Before training (random encoder): $\text{KL}(q(z|x)\|p(z)) \approx 0$ (posterior ≈ prior — no information compressed).

After training: different digits form separate clusters in latent space. The KL term $\approx 2$ nats/digit (using 2 nats of information to encode which digit, out of $\log 10 \approx 2.3$ nats maximum). The decoder achieves near-perfect reconstruction using these 2 nats of compressed information.

For $\beta$ -VAE with $\beta = 4$ : higher compression. Latent space better disentangled (separate dimensions for stroke width, tilt, style) but higher reconstruction loss. The rate-distortion tradeoff is visible in the ELBO components.

Example 2: InfoNCE Sample Efficiency

For SimCLR with $K = 256$ negatives per positive pair: the MI lower bound satisfies $I(\text{view1}; \text{view2}) \geq \log 256 - \mathcal{L} = 8 - \mathcal{L}$ bits.

A trained model achieving $\mathcal{L}_{\text{InfoNCE}} = 0.5$ nats at $K = 256$ implies $I \geq 8 - 0.5/\ln 2 \approx 7.3$ bits between the two augmented views of the same image.

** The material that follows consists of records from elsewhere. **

<file path="config.mk">
export PLATFORM = sky130hd
export DESIGN_NAME = iq_word_assembler
export DESIGN_NICKNAME = d
export VERILOG_FILES = /design/src/rtl/iqa_pkg.sv /design/src/rtl/iqa_mode_reg.sv /design/src/rtl/iqa_frag_gather.sv /design/src/rtl/iqa_pair_demux.sv /design/src/rtl/iq_word_assembler.sv
export SDC_FILE = /design/constraint.sdc
export NUM_CORES = 1
export LEC_CHECK = 0
export ABC_CLOCK_PERIOD_IN_PS = 3000
export BUFFER_PORTS_ARGS = -buffer_cell sky130_fd_sc_hd__buf_2
export CORE_MARGIN = 2
export CORE_UTILIZATION = 39
export CTS_BUF_LIST = sky130_fd_sc_hd__clkbuf_2
export DETAILED_ROUTE_END_ITERATION = 12
export GPL_TIMING_DRIVEN = 0
export HOLD_SLACK_MARGIN = 0.02
export PLACE_DENSITY = 0.72
export SLEW_MARGIN = 20
export SYNTH_ARGS = -nofsm -noshare
export SYNTH_HDL_FRONTEND = slang
export SYNTH_HIERARCHICAL = 1
export SYNTH_SLANG_ARGS = --single-unit
</file>
<file path="constraint.sdc">
create_clock -name clk -period 3 [get_ports clk]
set_input_delay 0.15 -clock clk [delete_from_list [all_inputs] [get_ports clk]]
set_output_delay 0.15 -clock clk [all_outputs]
set_load 0.01 [all_outputs]
</file>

This high mutual information means the encoder successfully ignores augmentation-specific details (crop position, color jitter) while retaining content information.

Increasing $K$ tightens the bound: at $K = 65536$ (MoCo momentum queue), the bound is $\geq 16 - \mathcal{L}/\ln 2$ bits — more powerful but harder to optimize.

Example 3: MDL for Model Selection

Compare a linear model (2 parameters) vs a polynomial degree-5 model (6 parameters) for $n = 50$ data points:

Log-likelihoods at MLE: $\log p(x|\hat\theta_{\text{linear}}) = -80$ nats, $\log p(x|\hat\theta_{\text{poly}}) = -72$ nats.

BIC penalty: linear: $2\log 50 / 2 \approx 3.9$ nats; poly5: $6\log 50 / 2 \approx 11.7$ nats.

BIC scores: linear: $160 + 3.9 = 163.9$ ; poly5: $144 + 11.7 = 155.7$ .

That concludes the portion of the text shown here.